Records supplied: Begin

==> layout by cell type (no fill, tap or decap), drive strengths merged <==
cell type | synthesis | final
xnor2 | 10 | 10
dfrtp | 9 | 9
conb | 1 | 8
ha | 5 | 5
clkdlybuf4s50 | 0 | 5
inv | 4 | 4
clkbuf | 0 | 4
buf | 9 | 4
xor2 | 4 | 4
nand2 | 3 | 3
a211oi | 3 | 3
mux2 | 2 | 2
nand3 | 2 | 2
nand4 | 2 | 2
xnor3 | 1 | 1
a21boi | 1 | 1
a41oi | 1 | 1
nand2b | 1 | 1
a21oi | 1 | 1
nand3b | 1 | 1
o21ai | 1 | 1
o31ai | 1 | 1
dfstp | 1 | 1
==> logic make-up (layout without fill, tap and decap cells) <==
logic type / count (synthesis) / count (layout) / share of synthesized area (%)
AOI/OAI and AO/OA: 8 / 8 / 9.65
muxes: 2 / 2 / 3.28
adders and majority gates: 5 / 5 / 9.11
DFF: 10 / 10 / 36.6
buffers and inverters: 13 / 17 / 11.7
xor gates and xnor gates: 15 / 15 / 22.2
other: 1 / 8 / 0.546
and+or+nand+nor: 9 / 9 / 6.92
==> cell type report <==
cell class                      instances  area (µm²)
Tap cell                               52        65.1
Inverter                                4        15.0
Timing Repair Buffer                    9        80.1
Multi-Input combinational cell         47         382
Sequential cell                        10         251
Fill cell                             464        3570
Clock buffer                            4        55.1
==> flow/design.v <==
`timescale 1ns / 1ps
module hex_to_7segg(
    input wire [3:0] hex,     
    input wire dp,            
    output reg [7:0] sseg     
);
    always @* begin
        case(hex)
            4'h0: sseg = 8'b11000000;  
            4'h1: sseg = 8'b11111001;  
            4'h2: sseg = 8'b10100100;  
            4'h3: sseg = 8'b10110000;  
            4'h4: sseg = 8'b10011001;  
            4'h5: sseg = 8'b10010010;  
            4'h6: sseg = 8'b10000010;  
            4'h7: sseg = 8'b11111000;  
            4'h8: sseg = 8'b10000000;  
            4'h9: sseg = 8'b10010000;  
            4'hA: sseg = 8'b10001000;  
            4'hB: sseg = 8'b10000011;  
            4'hC: sseg = 8'b11000110;  
            4'hD: sseg = 8'b10100001;  
            4'hE: sseg = 8'b10000110;  
            4'hF: sseg = 8'b10001110;  
            default: sseg = 8'b11111111;  
        endcase
        sseg[7] = dp ? 1'b0 : 1'b1;
    end
endmodule
`timescale 1ns / 1ps
module rotating_banner(
    input wire clk, reset, en,dir,
    output wire [3:0] an,
    output wire [7:0] sseg
    );
    parameter N=4;  
    parameter max_pos = 6;  
    wire tick;
    tick_generator #(.N(N)) tick_gen_unit (
        .clk(clk),
        .reset(reset),
        .tick(tick)
    );
    wire [2:0] pos;
    scroll_controller #(.max_pos(max_pos)) scroll_controller(
        .clk(clk),
        .reset(reset),
        .en(en),
        .dir(dir),
        .tick(tick),
        .pos(pos)
    );
    reg [3:0] message[0:9];
    initial begin
        message[0] = 4'd0;
        message[1] = 4'd1;
        message[2] = 4'd2;
        message[3] = 4'd3;
        message[4] = 4'd4;
        message[5] = 4'd5;
        message[6] = 4'd6;
        message[7] = 4'd7;
        message[8] = 4'd8;
        message[9] = 4'd9;
    end
    wire [3:0] hex0, hex1, hex2, hex3;
    assign hex0 = message[pos];
    assign hex1 = message[pos + 1];
    assign hex2 = message[pos + 2];
    assign hex3 = message[pos + 3];
    wire [7:0] seg0, seg1, seg2, seg3;
    hex_to_7segg seg_unit0 (.hex(hex0), .dp(1'b0), .sseg(seg0));
    hex_to_7segg seg_unit1 (.hex(hex1), .dp(1'b0), .sseg(seg1));
    hex_to_7segg seg_unit2 (.hex(hex2), .dp(1'b0), .sseg(seg2));
    hex_to_7segg seg_unit3 (.hex(hex3), .dp(1'b0), .sseg(seg3));
    disp_mux display_unit (
        .clk(clk),
        .reset(reset),
        .in3(seg3),
        .in2(seg2),
        .in1(seg1),
        .in0(seg0),
        .dp_in(4'b0000),    
        .an(an),
        .sseg(sseg)
    );
endmodule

Records supplied: End

Instructions for the task: Repeat all of the records above exactly as they appear.

Solution for this problem:
==> layout by cell type (no fill, tap or decap), drive strengths merged <==
cell type | synthesis | final
xnor2 | 10 | 10
dfrtp | 9 | 9
conb | 1 | 8
ha | 5 | 5
clkdlybuf4s50 | 0 | 5
inv | 4 | 4
clkbuf | 0 | 4
buf | 9 | 4
xor2 | 4 | 4
nand2 | 3 | 3
a211oi | 3 | 3
mux2 | 2 | 2
nand3 | 2 | 2
nand4 | 2 | 2
xnor3 | 1 | 1
a21boi | 1 | 1
a41oi | 1 | 1
nand2b | 1 | 1
a21oi | 1 | 1
nand3b | 1 | 1
o21ai | 1 | 1
o31ai | 1 | 1
dfstp | 1 | 1
==> logic make-up (layout without fill, tap and decap cells) <==
logic type / count (synthesis) / count (layout) / share of synthesized area (%)
AOI/OAI and AO/OA: 8 / 8 / 9.65
muxes: 2 / 2 / 3.28
adders and majority gates: 5 / 5 / 9.11
DFF: 10 / 10 / 36.6
buffers and inverters: 13 / 17 / 11.7
xor gates and xnor gates: 15 / 15 / 22.2
other: 1 / 8 / 0.546
and+or+nand+nor: 9 / 9 / 6.92
==> cell type report <==
cell class                      instances  area (µm²)
Tap cell                               52        65.1
Inverter                                4        15.0
Timing Repair Buffer                    9        80.1
Multi-Input combinational cell         47         382
Sequential cell                        10         251
Fill cell                             464        3570
Clock buffer                            4        55.1
==> flow/design.v <==
`timescale 1ns / 1ps
module hex_to_7segg(
    input wire [3:0] hex,     
    input wire dp,            
    output reg [7:0] sseg     
);
    always @* begin
        case(hex)
            4'h0: sseg = 8'b11000000;  
            4'h1: sseg = 8'b11111001;  
            4'h2: sseg = 8'b10100100;  
            4'h3: sseg = 8'b10110000;  
            4'h4: sseg = 8'b10011001;  
            4'h5: sseg = 8'b10010010;  
            4'h6: sseg = 8'b10000010;  
            4'h7: sseg = 8'b11111000;  
            4'h8: sseg = 8'b10000000;  
            4'h9: sseg = 8'b10010000;  
            4'hA: sseg = 8'b10001000;  
            4'hB: sseg = 8'b10000011;  
            4'hC: sseg = 8'b11000110;  
            4'hD: sseg = 8'b10100001;  
            4'hE: sseg = 8'b10000110;  
            4'hF: sseg = 8'b10001110;  
            default: sseg = 8'b11111111;  
        endcase
        sseg[7] = dp ? 1'b0 : 1'b1;
    end
endmodule
`timescale 1ns / 1ps
module rotating_banner(
    input wire clk, reset, en,dir,
    output wire [3:0] an,
    output wire [7:0] sseg
    );
    parameter N=4;  
    parameter max_pos = 6;  
    wire tick;
    tick_generator #(.N(N)) tick_gen_unit (
        .clk(clk),
        .reset(reset),
        .tick(tick)
    );
    wire [2:0] pos;
    scroll_controller #(.max_pos(max_pos)) scroll_controller(
        .clk(clk),
        .reset(reset),
        .en(en),
        .dir(dir),
        .tick(tick),
        .pos(pos)
    );
    reg [3:0] message[0:9];
    initial begin
        message[0] = 4'd0;
        message[1] = 4'd1;
        message[2] = 4'd2;
        message[3] = 4'd3;
        message[4] = 4'd4;
        message[5] = 4'd5;
        message[6] = 4'd6;
        message[7] = 4'd7;
        message[8] = 4'd8;
        message[9] = 4'd9;
    end
    wire [3:0] hex0, hex1, hex2, hex3;
    assign hex0 = message[pos];
    assign hex1 = message[pos + 1];
    assign hex2 = message[pos + 2];
    assign hex3 = message[pos + 3];
    wire [7:0] seg0, seg1, seg2, seg3;
    hex_to_7segg seg_unit0 (.hex(hex0), .dp(1'b0), .sseg(seg0));
    hex_to_7segg seg_unit1 (.hex(hex1), .dp(1'b0), .sseg(seg1));
    hex_to_7segg seg_unit2 (.hex(hex2), .dp(1'b0), .sseg(seg2));
    hex_to_7segg seg_unit3 (.hex(hex3), .dp(1'b0), .sseg(seg3));
    disp_mux display_unit (
        .clk(clk),
        .reset(reset),
        .in3(seg3),
        .in2(seg2),
        .in1(seg1),
        .in0(seg0),
        .dp_in(4'b0000),    
        .an(an),
        .sseg(sseg)
    );
endmodule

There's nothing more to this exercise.